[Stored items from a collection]
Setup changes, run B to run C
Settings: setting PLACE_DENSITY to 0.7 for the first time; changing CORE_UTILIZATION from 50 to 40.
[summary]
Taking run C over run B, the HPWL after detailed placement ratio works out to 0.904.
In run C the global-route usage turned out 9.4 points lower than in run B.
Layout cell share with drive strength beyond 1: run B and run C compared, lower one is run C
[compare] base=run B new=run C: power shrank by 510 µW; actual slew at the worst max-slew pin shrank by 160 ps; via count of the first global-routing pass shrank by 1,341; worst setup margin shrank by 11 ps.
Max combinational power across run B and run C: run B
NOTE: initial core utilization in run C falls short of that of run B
From an optimization exercise on the open Yosys and OpenROAD flow, aimed at small area, a short achievable clock period and few clock cycles per item; shortcuts taken in it are not production practice.
In this exercise RTL edits were held to simulation tests only and were not proved equivalent to the original.
Power figures rest on the tool's default switching activity, not on a simulated workload.

[config.mk]
export PLATFORM = sky130hd
export DESIGN_NAME = shader_cache_entry_validator_unit
export DESIGN_NICKNAME = shader_cache_entry_validator_unit
export VERILOG_FILES = /design/flow/design.v
export SDC_FILE = /design/flow/constraint.sdc
export NUM_CORES = 4
export LEC_CHECK = 0
export CAP_MARGIN = 20
export CORE_MARGIN = 2
export CORE_UTILIZATION = 40
export SETUP_SLACK_MARGIN = 5
export SLEW_MARGIN = 20
[constraint.sdc]
create_clock -name core_clock -period 10.0 [get_ports {clock}]
set_input_delay 2.0000 -clock core_clock [delete_from_list [all_inputs] [get_ports {clock}]]
set_output_delay 2.0000 -clock core_clock [all_outputs]
set_load 0.01 [all_outputs]
[design.v]
package scev_pkg;
   localparam logic [31:0] HdrMagic   = 32'h3256_5053;
   localparam logic [31:0] SpvMagic   = 32'h0723_0203;
   localparam logic [63:0] FnvBasis   = 64'hCBF2_9CE4_8422_2325;
   localparam logic [31:0] MaxBytesReset = 32'd67108864;
   localparam logic [2:0] VerdictOk     = 3'd0;
   localparam logic [2:0] VerdictSize   = 3'd1;
   localparam logic [2:0] VerdictHeader = 3'd2;
   localparam logic [2:0] VerdictLength = 3'd3;
   localparam logic [2:0] VerdictHash   = 3'd4;
   localparam logic [2:0] VerdictPrefix = 3'd5;
   localparam logic [2:0] VerdictSpirv  = 3'd6;
   function automatic logic [31:0] inc32(input logic [31:0] v);
      logic [4:0] blk;
      logic       c;
      begin
         blk[0] = 1'b1;
         for (int b = 0; b < 4; b++) blk[b + 1] = blk[b] & (&v[8 * b +: 8]);
         for (int b = 0; b < 4; b++) begin
            c = blk[b];
            for (int i = 0; i < 8; i++) begin
               inc32[8 * b + i] = v[8 * b + i] ^ c;
               c = c & v[8 * b + i];
            end
         end
      end
   endfunction
   function automatic logic [31:0] dec32(input logic [31:0] v);
      dec32 = ~inc32(~v);
   endfunction
   function automatic logic [15:0] dec16(input logic [15:0] v);
      logic [31:0] w;
      begin
         w = dec32({16'hFFFF, v});
         dec16 = w[15:0];
      end
   endfunction
   function automatic logic [63:0] fnv_step(input logic [63:0] hash, input logic [7:0] data);
      logic [63:0] x;
      begin
         x = hash ^ {56'd0, data};
         fnv_step = (x << 40) + (x << 9) - (x << 6) - (x << 4) + (x << 1) + x;
      end
   endfunction
endpackage
What follows belongs to an exercise in optimizing a design on an open flow for small area and few clock cycles per item; a production flow would make more cautious choices.
The RTL was checked by simulation tests, not by an equivalence proof against the original design.

==> flow/design.v (outline; a module is shown in full before it is edited, if it fits) <==
// module fp_mul_pipe: 2157 lines
// module fpm_fa: 10 lines
// module fpm_ha: 9 lines
module fp_mul_pipe #(
   parameter int EXP_W = 8,
   parameter int MAN_W = 23
) (
   input  logic                     clk,
   input  logic                     rst,
   input  logic                     in_valid,
   output logic                     in_ready,
   input  logic [EXP_W+MAN_W:0]     in_a,
   input  logic [EXP_W+MAN_W:0]     in_b,
   output logic                     out_valid,
   input  logic                     out_ready,
   output logic [EXP_W+MAN_W:0]     out_z,
   output logic [3:0]               out_flags
);
  // ...
==> flow/run.sh <==
#!/bin/bash
# synth_recipe.tcl (not shown) runs the flow's synth.tcl, then flattens the netlist and writes it again
# the make line also repeats each setting of config.mk as NAME=value (left out here)
make -C /OpenROAD-flow-scripts/flow DESIGN_CONFIG=/design/flow/config.mk WORK_HOME=/design/flow/orfs CLKGATE_MAP_FILE= SYNTH_SCRIPT=/design/flow/synth_recipe.tcl finish
==> flow/config.mk <==
export PLATFORM = sky130hd
export DESIGN_NAME = fp_mul_pipe
export DESIGN_NICKNAME = fp_mul_pipe
export VERILOG_FILES = /design/flow/design.v
export SDC_FILE = /design/flow/constraint.sdc
export NUM_CORES = 4
export LEC_CHECK = 0
export ABC_AREA = 1
export CAP_MARGIN = 20
export CORE_MARGIN = 2
export CORE_UTILIZATION = 40
export SLEW_MARGIN = 20
export SYNTH_HIERARCHICAL = 1
==> flow/constraint.sdc <==
create_clock -name core_clock -period 8.5 [get_ports {clk}]
set_input_delay 1.7000 -clock core_clock [delete_from_list [all_inputs] [get_ports {clk}]]
set_output_delay 1.7000 -clock core_clock [all_outputs]
set_load 0.01 [all_outputs]
==> results.json, run 1 <==
{
  "n_all_inverters": 165,
  "synthTopCellsByCount": "xor2_1 (284), fa_1 (271), o22ai_1 (262), nand2_1 (171), inv_1 (139)",
  "insertion_delay_ns": 0.28,
  "grt_overflow": 0,
  "fp.dieH_microns": 201,
  "synth_top_cell_area_share_pct": 35.0,
  "synthCells": 1743,
  "regArea_sq_um": 1250,
  "hold_ws_ns": 0.894,
  "ant_nets": 0,
  "top_usage_layer": "met2",
  "syn_area_per_cell_sq_um": 8.89,
  "critical_path_required_ns": 8.54,
  "grt_use_met2_pct": 40.7,
  "num-multi-input-gates": 1403,
  "r2r_end": "r_p[16]",
  "min_from": "ov",
  "fin_util_pct": 45.2,
  "slew_headroom_pct": 45.8,
  "synthTopCellsByArea": "fa_1 (35%), xor2_1 (16%), o22ai_1 (11%), edfxtp_1 (7.9%), ha_1 (5.9%)",
  "start_util_pct": 40.3,
  "routed.top_layer": "met4",
  "synth_most_common_cell": "xor2_1",
  "period_share_pct": 95.4,
  "path_buf_inv": 3,
  "largestRegisters": "r_p: 26 flops, r_e: 9 flops",
  "reg2reg_from": "ov",
  "nets": 2217,
  "wirelength_microns": 52400,
  "ys_async_sr_fraction_pct": 0,
  "root_buffer": "clkbuf_16",
  "max_stage_delay_ns": 0.71,
  "path_delay_family": "adder cells",
  "met1Wirelength_microns": 22900,
  "via_per_inst": 5.82,
  "routabilityCongestion": 0.934,
  "crit_start": "in_b[15]",
  "status": "finished clean",
  "wire_per_inst_microns": 22.5,
  "finalClockSkew_ns": 0.00496
}
Testbench counts, summed over its fixed seeds: cycles 12,008, items 12,000.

■ TASK PROMPT
Lines containing the word "data": copy every one of them from the records above.

■ RESPONSE BELOW
   function automatic logic [63:0] fnv_step(input logic [63:0] hash, input logic [7:0] data);
         x = hash ^ {56'd0, data};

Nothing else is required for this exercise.